`return_overflowing_tokens` has different behavior between slow tokenizer and fast tokenizer
System Info
transformersversion: 4.28.1- Platform: Linux-5.10.147+-x86_64-with-glibc2.31
- Python version: 3.9.16
- Huggingface_hub version: 0.14.1
- Safetensors version: not installed
- PyTorch version (GPU?): 2.0.0+cu118 (False)
- Tensorflow version (GPU?): 2.12.0 (False)
- Flax version (CPU?/GPU?/TPU?): 0.6.8 (cpu)
- Jax version: 0.4.8
- JaxLib version: 0.4.7
- Using GPU in script?: No
- Using distributed or parallel set-up in script?: No
Who can help?
@Arthur
Information
- [ ] The official example scripts
- [X] My own modified scripts
Tasks
- [ ] An officially supported task in the
examplesfolder (such as GLUE/SQuAD, ...) - [X] My own task or dataset (give details below)
Reproduction
I'm studying the nlp course chapter 6, and find return_overflowing_tokens has different behavior between slow tokenizer and fast tokenizer, is it a feature or a bug?
from transformers import DistilBertTokenizer, DistilBertTokenizerFast
model_checkpoint = "distilbert-base-cased-distilled-squad"
slow_tokenizer = DistilBertTokenizer.from_pretrained(model_checkpoint)
fast_tokenizer = DistilBertTokenizerFast.from_pretrained(model_checkpoint)
sentence = "This sentence is not too long but we are going to split it anyway."
inputs = fast_tokenizer(
sentence, truncation=True, return_overflowing_tokens=True, max_length=6, stride=2
)
print(inputs["input_ids"])
Then I got the output
[[101, 1188, 5650, 1110, 1136, 1315, 1263, 102], [101, 1315, 1263, 1133, 1195, 1132, 1280, 102], [101, 1132, 1280, 1106, 3325, 1122, 4050, 102], [101, 1122, 4050, 119, 102]]
but when I replace fast_tokenizer with slow_tokenizer, I got
[101, 1188, 5650, 1110, 1136, 1315, 1263, 102]
Expected behavior
The slow tokenizer should behave same as fast tokenizer.
cc @ArthurZucker but I think the overflowing tokens is specifically a feature of our fast tokenizers, so it's completely normal that you don't ahve it in the slow ones.
Hey! Thanks for reporting this. No it seems that the return_overflowing_tokens logic is implemented in the base class, so might be interesting to look at this. I'll have a look when I can, in the mean time labelling as a tokenizers bug
Okay, it seems that there is a difference in design, tokenizers library returns a batch of overflowing tokens, which takes into account the max length and stride. So it creates a batch from a non batched sentence, which could (?) be what was originally intended. However, this will fail if return_tensors=True with an error.

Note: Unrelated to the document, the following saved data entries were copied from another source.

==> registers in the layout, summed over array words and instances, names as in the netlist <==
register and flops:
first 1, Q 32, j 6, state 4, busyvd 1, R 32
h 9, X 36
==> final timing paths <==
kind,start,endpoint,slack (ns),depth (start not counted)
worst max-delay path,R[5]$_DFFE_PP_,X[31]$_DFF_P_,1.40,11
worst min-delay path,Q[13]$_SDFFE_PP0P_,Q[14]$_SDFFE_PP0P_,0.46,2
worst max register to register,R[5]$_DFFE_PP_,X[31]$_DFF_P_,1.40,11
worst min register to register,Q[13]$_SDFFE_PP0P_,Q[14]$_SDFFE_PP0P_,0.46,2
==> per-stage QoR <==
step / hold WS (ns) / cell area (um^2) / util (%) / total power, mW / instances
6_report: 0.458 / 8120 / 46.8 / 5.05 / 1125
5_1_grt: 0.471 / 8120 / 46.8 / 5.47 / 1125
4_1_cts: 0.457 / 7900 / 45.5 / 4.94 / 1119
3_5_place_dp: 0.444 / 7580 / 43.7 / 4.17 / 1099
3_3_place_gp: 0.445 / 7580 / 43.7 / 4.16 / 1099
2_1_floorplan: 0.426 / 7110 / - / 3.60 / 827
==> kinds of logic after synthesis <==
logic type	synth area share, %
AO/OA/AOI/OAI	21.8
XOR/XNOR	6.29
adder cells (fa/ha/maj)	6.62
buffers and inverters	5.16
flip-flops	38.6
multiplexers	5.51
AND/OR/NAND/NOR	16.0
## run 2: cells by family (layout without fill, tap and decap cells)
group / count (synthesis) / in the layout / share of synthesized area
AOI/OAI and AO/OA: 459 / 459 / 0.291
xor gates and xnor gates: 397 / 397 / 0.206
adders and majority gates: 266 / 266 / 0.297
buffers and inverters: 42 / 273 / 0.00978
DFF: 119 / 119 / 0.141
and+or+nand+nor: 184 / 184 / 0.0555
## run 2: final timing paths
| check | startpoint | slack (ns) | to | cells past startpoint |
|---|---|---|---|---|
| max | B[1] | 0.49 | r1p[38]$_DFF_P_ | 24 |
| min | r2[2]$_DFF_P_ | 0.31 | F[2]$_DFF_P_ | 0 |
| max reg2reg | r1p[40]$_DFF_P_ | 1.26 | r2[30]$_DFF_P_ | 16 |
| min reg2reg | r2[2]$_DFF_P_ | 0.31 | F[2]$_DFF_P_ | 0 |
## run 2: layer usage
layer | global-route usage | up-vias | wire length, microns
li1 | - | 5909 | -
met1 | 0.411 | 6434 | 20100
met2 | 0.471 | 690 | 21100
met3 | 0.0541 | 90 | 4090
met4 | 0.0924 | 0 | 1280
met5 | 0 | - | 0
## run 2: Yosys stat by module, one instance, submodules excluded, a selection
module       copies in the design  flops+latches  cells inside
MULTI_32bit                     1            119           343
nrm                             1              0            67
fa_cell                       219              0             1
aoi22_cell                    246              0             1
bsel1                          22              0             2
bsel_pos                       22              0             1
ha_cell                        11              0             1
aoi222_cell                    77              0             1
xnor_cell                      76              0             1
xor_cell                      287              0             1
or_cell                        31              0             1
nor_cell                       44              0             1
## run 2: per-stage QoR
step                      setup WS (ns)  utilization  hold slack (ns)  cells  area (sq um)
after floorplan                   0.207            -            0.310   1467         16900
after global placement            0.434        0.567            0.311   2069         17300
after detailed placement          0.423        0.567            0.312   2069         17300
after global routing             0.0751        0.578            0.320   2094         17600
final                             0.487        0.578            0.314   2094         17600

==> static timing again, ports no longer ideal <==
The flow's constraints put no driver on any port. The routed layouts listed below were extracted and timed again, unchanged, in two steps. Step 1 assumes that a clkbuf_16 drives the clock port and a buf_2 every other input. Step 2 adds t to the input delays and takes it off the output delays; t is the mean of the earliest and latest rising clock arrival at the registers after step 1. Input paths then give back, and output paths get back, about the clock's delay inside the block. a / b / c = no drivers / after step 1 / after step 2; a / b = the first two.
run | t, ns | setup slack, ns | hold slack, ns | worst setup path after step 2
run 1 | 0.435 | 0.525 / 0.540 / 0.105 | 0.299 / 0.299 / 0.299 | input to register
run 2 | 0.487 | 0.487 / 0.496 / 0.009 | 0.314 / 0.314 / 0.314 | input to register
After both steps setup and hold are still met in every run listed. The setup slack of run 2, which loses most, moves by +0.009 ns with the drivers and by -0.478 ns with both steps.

On the other hand, transformers just cuts the input sentence and returns everything that was truncated, without creating this strange behaviour.

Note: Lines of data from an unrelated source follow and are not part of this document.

This design comes from an exercise in tuning for small area, a short achievable clock period and few clock cycles on the open sky130 flow, not from production work. The RTL was checked by simulation tests, not by an equivalence proof against the original design. Power figures rest on the tool's default switching activity, not on a simulated workload.

--- flow/standard.sh ---
#!/bin/bash
# synth_recipe.tcl (not shown) runs the flow's synth.tcl, then flattens the netlist and writes it again
# the make line also repeats each setting of config.mk as NAME=value (left out here)
make -C /OpenROAD-flow-scripts/flow DESIGN_CONFIG=/design/flow/config.mk WORK_HOME=/design/flow/orfs CLKGATE_MAP_FILE= SYNTH_SCRIPT=/design/flow/synth_recipe.tcl "${@:-finish}"
--- flow/constraint.sdc ---
create_clock -name core_clock -period 14.0 [get_ports {i_clk}]
set_input_delay 2.8000 -clock core_clock [delete_from_list [all_inputs] [get_ports {i_clk}]]
set_output_delay 2.8000 -clock core_clock [all_outputs]
set_load 0.01 [all_outputs]
--- flow/flow/run.sh ---
#!/bin/bash
# Standard layout, with repair_timing asked for extra setup slack so that it
# works on the critical paths below the clock period. Clock, constraints and
# every other step are the standard flow's own.
set -euo pipefail
bash standard.sh SETUP_SLACK_MARGIN=9 TNS_END_PERCENT=100 finish > standard_flow.log 2>&1
--- flow/config.mk ---
export PLATFORM = sky130hd
export DESIGN_NAME = processor
export DESIGN_NICKNAME = processor
export VERILOG_FILES = /design/flow/design.v
export SDC_FILE = /design/flow/constraint.sdc
export NUM_CORES = 4
export LEC_CHECK = 0
export CAP_MARGIN = 20
export CORE_MARGIN = 2
export CORE_UTILIZATION = 30
export PLACE_DENSITY = 0.4
export SLEW_MARGIN = 20
--- flow/design.v ---
module regfile(
    input  logic        i_clk,
    input  logic        we,
    input  logic [4:0]  wa,
    input  logic [31:0] wd,
    input  logic [4:0]  ra1,
    input  logic [4:0]  ra2,
    output logic [31:0] rd1,
    output logic [31:0] rd2
);
logic [31:1][31:0] rf;
logic [31:0] wsel, sel1, sel2;
always_comb begin
    wsel = '0;
    sel1 = '0;
    sel2 = '0;
    wsel[wa]  = we;
    sel1[ra1] = 1'b1;
    sel2[ra2] = 1'b1;
end
genvar i;
generate
    for (i = 1; i < 32; i++) begin : g_r
        always_ff @(posedge i_clk) begin
            if (wsel[i]) rf[i] <= wd;
        end
    end
endgenerate
always_comb begin
    rd1 = '0;
    rd2 = '0;
    for (int k = 1; k < 32; k++) begin
        rd1 = rd1 | (rf[k] & {32{sel1[k]}});
        rd2 = rd2 | (rf[k] & {32{sel2[k]}});
    end
end
endmodule
module processor(
    input  logic        i_clk,
    input  logic        i_rst,
    output logic [31:0] o_mem_addr,
    output logic        o_mem_wen,
    output logic [31:0] o_mem_wdata,
    output logic [3:0]  o_mem_byte_en,
    input  logic [31:0] i_mem_rdata
);
logic [31:0] addr_q;
logic        wen_q;
logic [31:0] wdata_q;
logic [3:0]  be_q;
logic        s_fetch_q;      
logic        s_ep_q;         
logic [11:0] npc_q;          
logic        ep_q;           
logic        d_v_q;
logic [11:0] d_pc_q;
logic        d_ep_q;
logic        ld1_v, ld2_v;
logic [4:0]  ld1_rd, ld2_rd;
logic [2:0]  ld1_f3, ld2_f3;
logic [1:0]  ld1_lo, ld2_lo;
logic        e_v;
logic        e_ld, e_st, e_br, e_jal, e_jalr;
logic [2:0]  e_f3;
logic        e_sub, e_alt, e_useimm, e_wr;
logic [4:0]  e_rd, e_rs1, e_rs2;
logic [31:0] e_a, e_b, e_imm;
logic [11:0] e_pc4, e_tgt;
logic        e_pred, e_ep;
assign o_mem_addr    = addr_q;
assign o_mem_wen     = wen_q;
assign o_mem_wdata   = wdata_q;
assign o_mem_byte_en = be_q;
logic [31:0] ldval;
logic [15:0] ld_h;
logic [7:0]  ld_b;
always_comb begin
    ld_h = ld2_lo[1] ? i_mem_rdata[31:16] : i_mem_rdata[15:0];
    ld_b = ld2_lo[0] ? ld_h[15:8] : ld_h[7:0];
    if (ld2_f3[1])      ldval = i_mem_rdata;
    else if (ld2_f3[0]) ldval = {{16{~ld2_f3[2] & ld_h[15]}}, ld_h};
    else                ldval = {{24{~ld2_f3[2] & ld_b[7]}}, ld_b};
end
logic wait_e, exec;
assign wait_e = e_v & (ld2_v | (ld1_v & (ld1_rd != 5'd0) &
                                ((e_rs1 == ld1_rd) | (e_rs2 == ld1_rd) |
                                 (e_wr & (e_rd == ld1_rd)))));
assign exec = e_v & ~wait_e;
logic [31:0] opb, opbx, sum;
logic [32:0] sum33;
logic        ltu, lts, eq, taken;
assign opb   = e_useimm ? e_imm : e_b;
assign opbx  = e_sub ? ~opb : opb;
assign sum33 = {1'b0, e_a} + {1'b0, opbx} + {32'd0, e_sub};
assign sum   = sum33[31:0];
assign ltu   = ~sum33[32];
assign lts   = (e_a[31] ^ opb[31]) ? e_a[31] : sum[31];
assign eq    = (e_a == e_b);
assign taken = (e_f3[2] ? (e_f3[1] ? ltu : lts) : eq) ^ e_f3[0];
logic        sh_left, sh_fill;
logic [31:0] sh_src, sh_out, sh_res;
logic [32:0] sh_ext;
always_comb begin
    sh_left = ~e_f3[2];
    for (int k = 0; k < 32; k++) sh_src[k] = sh_left ? e_a[31-k] : e_a[k];
    sh_fill = e_alt & e_a[31] & ~sh_left;
    sh_ext  = $signed({sh_fill, sh_src}) >>> opb[4:0];
    sh_out  = sh_ext[31:0];
    for (int k = 0; k < 32; k++) sh_res[k] = sh_left ? sh_out[31-k] : sh_out[k];
end
logic [31:0] res;
always_comb begin
    case (e_f3)
        3'b000:  res = sum;
        3'b001:  res = sh_res;
        3'b010:  res = {31'd0, lts};
        3'b011:  res = {31'd0, ltu};
        3'b100:  res = e_a ^ opb;
        3'b101:  res = sh_res;
        3'b110:  res = e_a | opb;
        default: res = e_a & opb;
    endcase
    if (e_jal | e_jalr) res = {18'd0, e_pc4, 2'b00};
end
logic [31:0] ir;
assign ir = i_mem_rdata;
logic [4:0] op;
logic d_jal, d_jalr, d_br, d_ld, d_st, d_opi, d_op, d_lui, d_auipc;
assign op      = ir[6:2];
assign d_jal   =  op[4] &  op[1];
assign d_jalr  =  op[4] & ~op[1] &  op[0];
assign d_br    =  op[4] & ~op[0];
assign d_ld    = ~op[4] & ~op[2] & ~op[3];
assign d_st    = ~op[4] & ~op[2] &  op[3];
assign d_opi   = ~op[4] &  op[2] & ~op[3] & ~op[0];
assign d_op    = ~op[4] &  op[2] &  op[3] & ~op[0];
assign d_lui   = ~op[4] &  op[2] &  op[3] &  op[0];
assign d_auipc = ~op[4] &  op[2] & ~op[3] &  op[0];
logic [4:0]  rs1, rs2, rd;
logic [2:0]  f3;
assign rs1 = ir[19:15];
assign rs2 = ir[24:20];
assign rd  = ir[11:7];
assign f3  = ir[14:12];
logic [31:0] imm_i, imm_s, imm_u, imm_b, imm_j, d_imm;
assign imm_i = {{20{ir[31]}}, ir[31:20]};
assign imm_s = {{20{ir[31]}}, ir[31:25], ir[11:7]};
assign imm_u = {ir[31:12], 12'd0};
assign imm_b = {{19{ir[31]}}, ir[31], ir[7], ir[30:25], ir[11:8], 1'b0};
assign imm_j = {{11{ir[31]}}, ir[31], ir[19:12], ir[20], ir[30:21], 1'b0};
assign d_imm = d_st ? imm_s : ((d_lui | d_auipc) ? imm_u : imm_i);
logic [11:0] d_tgt, d_pc4;
assign d_tgt = d_pc_q + (d_jal ? imm_j[13:2] : imm_b[13:2]);
assign d_pc4 = d_pc_q + 12'd1;
logic        rf_we;
logic [4:0]  rf_wa;
logic [31:0] rf_wd, rf_rd1, rf_rd2;
assign rf_we = ld2_v | (exec & e_wr);
assign rf_wa = ld2_v ? ld2_rd : e_rd;
assign rf_wd = ld2_v ? ldval : res;
regfile u_rf(
    .i_clk (i_clk),
    .we    (rf_we),
    .wa    (rf_wa),
    .wd    (rf_wd),
    .ra1   (rs1),
    .ra2   (rs2),
    .rd1   (rf_rd1),
    .rd2   (rf_rd2)
);
logic byp1, byp2;
logic [31:0] v1, v2, a_next;
assign byp1 = exec & e_wr & (e_rd == rs1);
assign byp2 = exec & e_wr & (e_rd == rs2);
assign v1 = byp1 ? res : rf_rd1;
assign v2 = byp2 ? res : rf_rd2;
always_comb begin
    a_next = v1;
    if (d_lui)   a_next = 32'd0;
    if (d_auipc) a_next = {18'd0, d_pc_q, 2'b00};
end
logic        d_old, redir, kill_d, kill_f;
logic [11:0] redir_pc;
assign d_old = d_v_q & (d_ep_q != e_ep);
always_comb begin
    redir    = 1'b0;
    redir_pc = e_tgt;
    kill_d   = 1'b0;
    kill_f   = 1'b0;
    if (exec) begin
        if (e_jalr) begin
            redir = 1'b1; redir_pc = sum[13:2]; kill_d = 1'b1; kill_f = 1'b1;
        end else if (e_br | e_jal) begin
            if (!e_pred) begin
                if (e_jal | taken) begin
                    redir = 1'b1; kill_d = 1'b1; kill_f = 1'b1;
                end
            end else if (e_jal | taken) begin
                kill_d = d_old;
            end else begin
                redir = 1'b1; kill_f = 1'b1; kill_d = ~d_old;
                redir_pc = d_old ? d_pc4 : e_pc4;
            end
        end
    end
end
logic d_adv, late_pred, drop, d_pred, e_mem;
assign d_adv     = d_v_q & ~kill_d & (~e_v | exec);
assign e_mem     = exec & (e_ld | e_st);
assign late_pred = wait_e & (e_br | e_jal) & ~e_pred;
assign drop      = wait_e & d_v_q;
assign d_pred    = d_adv & (d_br | d_jal) & ~e_mem & ~redir;
logic        n_fetch, n_kill, ep_n;
logic [11:0] n_pc;
always_comb begin
    n_fetch = ~e_mem;
    n_pc    = npc_q;
    n_kill  = kill_f;
    ep_n    = ep_q;
    if (e_mem) begin
    end else if (redir) begin
        n_pc = redir_pc;
    end else if (late_pred) begin
        n_pc = e_tgt; ep_n = ~ep_q; n_kill = d_v_q;
    end else if (drop) begin
        n_pc = d_pc_q; n_kill = 1'b1;
    end else if (d_pred) begin
        n_pc = d_tgt; ep_n = ~ep_q;
    end
end
logic [31:0] st_data;
logic [3:0]  st_be;
always_comb begin
    case (e_f3[1:0])
        2'b00:   begin st_data = {4{e_b[7:0]}};  st_be = 4'b0001 << sum[1:0]; end
        2'b01:   begin st_data = {2{e_b[15:0]}}; st_be = sum[1] ? 4'b1100 : 4'b0011; end
        default: begin st_data = e_b;            st_be = 4'b1111; end
    endcase
end
always_ff @(posedge i_clk or negedge i_rst) begin
    if (~i_rst) begin
        addr_q    <= 32'd0;
        wen_q     <= 1'b0;
        s_fetch_q <= 1'b1;
        s_ep_q    <= 1'b0;
        npc_q     <= 12'd1;
        ep_q      <= 1'b0;
        d_v_q     <= 1'b0;
        ld1_v     <= 1'b0;
        ld2_v     <= 1'b0;
        e_v       <= 1'b0;
    end else begin
        addr_q    <= n_fetch ? {18'd0, n_pc, 2'b00} : sum;
        wen_q     <= exec & e_st;
        s_fetch_q <= n_fetch;
        s_ep_q    <= ep_n;
        if (n_fetch) npc_q <= n_pc + 12'd1;
        ep_q      <= ep_n;
        d_v_q     <= s_fetch_q & ~n_kill;
        ld1_v     <= exec & e_ld;
        ld2_v     <= ld1_v;
        if (d_adv)     e_v <= 1'b1;
        else if (exec) e_v <= 1'b0;
    end
end
always_ff @(posedge i_clk) begin
    wdata_q <= st_data;
    be_q    <= st_be;
    d_pc_q  <= addr_q[13:2];
    d_ep_q  <= s_ep_q;
    ld1_rd  <= e_rd;
    ld1_f3  <= e_f3;
    ld1_lo  <= sum[1:0];
    ld2_rd  <= ld1_rd;
    ld2_f3  <= ld1_f3;
    ld2_lo  <= ld1_lo;
    if (d_adv) begin
        e_ld     <= d_ld;
        e_st     <= d_st;
        e_br     <= d_br;
        e_jal    <= d_jal;
        e_jalr   <= d_jalr;
        e_f3     <= (d_lui | d_auipc) ? 3'b000 : f3;
        e_sub    <= (d_op & (f3 == 3'b000) & ir[30]) |
                    ((d_op | d_opi) & (f3[2:1] == 2'b01)) | d_br;
        e_alt    <= ir[30];
        e_useimm <= ~(d_op | d_br);
        e_wr     <= (d_op | d_opi | d_lui | d_auipc | d_jal | d_jalr) & (rd != 5'd0);
        e_rd     <= rd;
        e_rs1    <= (d_lui | d_auipc | d_jal) ? 5'd0 : rs1;
        e_rs2    <= (d_op | d_st | d_br) ? rs2 : 5'd0;
        e_a      <= a_next;
        e_b      <= v2;
        e_imm    <= d_imm;
        e_pc4    <= d_pc4;
        e_tgt    <= d_tgt;
        e_pred   <= d_pred;
        e_ep     <= ep_n;
    end else if (e_v & ~exec) begin
        if (late_pred) begin
            e_pred <= 1'b1;
            e_ep   <= ep_n;
        end
        if (ld2_v & (ld2_rd != 5'd0) & (e_rs1 == ld2_rd)) e_a <= ldval;
        if (ld2_v & (ld2_rd != 5'd0) & (e_rs2 == ld2_rd)) e_b <= ldval;
    end
end
endmodule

I am not really sure what is best honestly, cc @Narsil I think it's fine to just leave it as is? ( I can edit the doc to make sure that the format in slow is different from fast ?)

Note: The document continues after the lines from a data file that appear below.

This design comes from an exercise in tuning for small area on the open sky130 flow, not from production work. In this exercise RTL edits were held to simulation tests only and were not proved equivalent to the original. Power is estimated from default activity; no workload was simulated.

==> flow/design.v <==
`timescale 1ns / 1ns
module VendMachine(
    input wire clk, rst, btnU, btnL, btnR, btnD, btnC,
    input wire [3:1] sw,
    output reg [3:0] an,
    output reg [0:7] seg,
    output wire [15:0] led
    );
    localparam IDLE = 2'd0, COIN = 2'd1, VEND = 2'd2, REFUND = 2'd3;
    reg [6:0] c;
    always @(posedge clk)
        if (rst || c == 7'd99) c <= 0;
        else c <= c + 1'b1;
    wire tick1 = (c == 7'd0);
    wire tick2 = (c == 7'd0) || (c == 7'd50);
    reg [1:0] mod4;
    always @(posedge clk)
        if (rst) mod4 <= 0;
        else if (c[1:0] == 2'd1) mod4 <= mod4 + 1'b1;
    reg [3:0] b1;
    reg [2:0] e1, ev;
    wire [3:0] btn = {btnD, btnR, btnL, btnC};
    wire [3:0] rise = btn & ~b1;
    always @(posedge clk)
        if (rst) begin
            b1 <= 0; e1 <= 0; ev <= 0;
        end else begin
            b1 <= btn;
            e1 <= {rise[0], rise[1] ? 2'd1 : rise[2] ? 2'd2 : rise[3] ? 2'd3 : 2'd0};
            ev <= e1;
        end
    reg [1:0] st;
    reg k;               
    reg [3:0] timer;
    reg [4:0] r;         
    reg [4:0] M;         
    reg [1:0] P;         
    reg [2:0] swr;
    reg p;               
    wire [4:0] inc = (P == 2'd1) ? 5'd2 : (P == 2'd2) ? 5'd5 : (P == 2'd3) ? 5'd10 : 5'd0;
    wire [4:0] price = swr[0] ? 5'd3 : swr[1] ? 5'd7 : 5'd11;
    wire vend_end = (st == VEND) && tick1 && (r == 5'd1);
    wire [4:0] money = M + (vend_end ? -price : inc);
    wire ge3 = money[4] | money[3] | money[2] | (money[1] & money[0]);
    wire ge7 = money[4] | money[3] | (money[2] & money[1] & money[0]);
    wire ge11 = money[4] | (money[3] & (money[2] | (money[1] & money[0])));
    wire reached = swr[0] ? ge3 : swr[1] ? ge7 : ge11;
    wire t10 = timer[3] & timer[1];                  
    wire tlt2 = ~|timer[3:1];
    wire t2 = (timer == 4'd2);
    wire swany = |sw;
    reg [1:0] st_n;
    reg [3:0] timer_n;
    reg [4:0] r_n, M_n;
    reg [1:0] P_n;
    reg p_n;
    always @(*) begin
        st_n = st; timer_n = timer; r_n = 5'd21; M_n = money; P_n = 0; p_n = p;
        case (st)
            IDLE: begin
                M_n = 0;
                p_n = p ^ (tick2 | swany);
                if (swany) st_n = COIN;
            end
            COIN: begin
                p_n = ~p;
                if (reached) begin
                    st_n = VEND; timer_n = 0;
                end else if (ev[2]) begin
                    st_n = REFUND; timer_n = 0;
                end else if (ev[1:0] != 0) begin
                    P_n = ev[1:0]; timer_n = 0;
                end
                if (tick1 && !t10) timer_n = timer + 1'b1;
                if (t10) begin
                    st_n = REFUND; timer_n = 0;
                end
            end
            VEND: begin
                r_n = tick1 ? r - 1'b1 : r;
                if (vend_end) st_n = REFUND;
            end
            REFUND: begin
                r_n = r;
                p_n = 0;
                if (tick1 && tlt2) timer_n = timer + 1'b1;
                if (t2 && !swany) st_n = IDLE;
            end
        endcase
    end
    always @(posedge clk)
        if (rst) begin
            st <= IDLE; k <= 0; timer <= 0; r <= 5'd21; M <= 0; P <= 0; p <= 0;
        end else begin
            st <= st_n; k <= (st_n != st); timer <= timer_n; r <= r_n; M <= M_n; P <= P_n; p <= p_n;
        end
    always @(posedge clk) if (st == IDLE) swr <= sw;
    wire L = (st == COIN) || (st == VEND && k) || (st == REFUND && r != 0);
    wire full = (st == IDLE) || (st == COIN && k);
    wire [2:0] base = {3{p}} & (full ? 3'b111 : swr);
    wire vr = (st == VEND) || (st == REFUND);
    wire bl = (r == 5'd21) ? p : (r == 5'd19);
    wire [2:0] sel = swr[0] ? 3'b001 : swr[1] ? 3'b010 : 3'b100;
    wire [2:0] sv = {3{vr}} & sel;
    wire [2:0] l3 = (sv & {3{bl}}) | (~sv & base);
    assign led = {{12{L}}, l3, L};
    reg dash, cnt, usr;
    always @(*) begin
        dash = 0; cnt = 0; usr = 0;
        case (st)
            IDLE:   begin dash = k; cnt = ~k; end
            COIN:   cnt = k;
            VEND:   begin cnt = (r != 5'd21); usr = cnt; end
            REFUND: if (k && r == 0) begin cnt = 1; usr = 1; end
                    else dash = ~k;
        endcase
    end
    wire [4:0] v = usr ? r : M;
    reg [1:0] tens;
    reg [3:0] ones;
    always @(*) begin
        case (v)
            5'd10: {tens, ones} = cnt ? {2'd0, 4'd1} : {2'd1, 4'd0};
            5'd11: {tens, ones} = {2'd1, 4'd1};
            5'd12: {tens, ones} = {2'd1, 4'd2};
            5'd13: {tens, ones} = {2'd1, 4'd3};
            5'd14: {tens, ones} = {2'd1, 4'd4};
            5'd15: {tens, ones} = {2'd1, 4'd5};
            5'd16: {tens, ones} = {2'd1, 4'd6};
            5'd17: {tens, ones} = {2'd1, 4'd7};
            5'd18: {tens, ones} = {2'd1, 4'd8};
            5'd19: {tens, ones} = {2'd1, 4'd9};
            5'd20: {tens, ones} = {2'd2, 4'd0};
            default: {tens, ones} = {2'd0, v[3:0]};
        endcase
    end
    reg [3:0] dig;
    always @(*) begin
        case (mod4)
            2'd3: begin an = 4'b0111; dig = dash ? 4'hA : 4'hF; end
            2'd2: begin an = 4'b1011; dig = (tens == 0 && !cnt) ? 4'hF : {2'b00, tens}; end
            2'd1: begin an = 4'b1101; dig = ones; end
            default: begin an = 4'b1110; dig = 4'h0; end
        endcase
        case (dig)
            4'd0: seg = 8'b0000_0011;
            4'd1: seg = 8'b1001_1111;
            4'd2: seg = 8'b0010_0101;
            4'd3: seg = 8'b0000_1101;
            4'd4: seg = 8'b1001_1001;
            4'd5: seg = 8'b0100_1001;
            4'd6: seg = 8'b0100_0001;
            4'd7: seg = 8'b0001_1111;
            4'd8: seg = 8'b0000_0001;
            4'd9: seg = 8'b0000_1001;
            4'hA: seg = 8'b1111_1101;
            default: seg = 8'b1111_1111;
        endcase
        if (mod4 == 2'd1) seg[7] = 1'b0;
    end
endmodule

Yes I'm not sure we should do something about it.
This issue has been automatically marked as stale because it has not had recent activity. If you think this still needs to be addressed please comment on this thread.
Please note that issues that do not follow the contributing guidelines are likely to be ignored.
This issue has been automatically marked as stale because it has not had recent activity. If you think this still needs to be addressed please comment on this thread.
Please note that issues that do not follow the contributing guidelines are likely to be ignored.
The problem still exists in the latest version
This issue has been automatically marked as stale because it has not had recent activity. If you think this still needs to be addressed please comment on this thread.
Please note that issues that do not follow the contributing guidelines are likely to be ignored.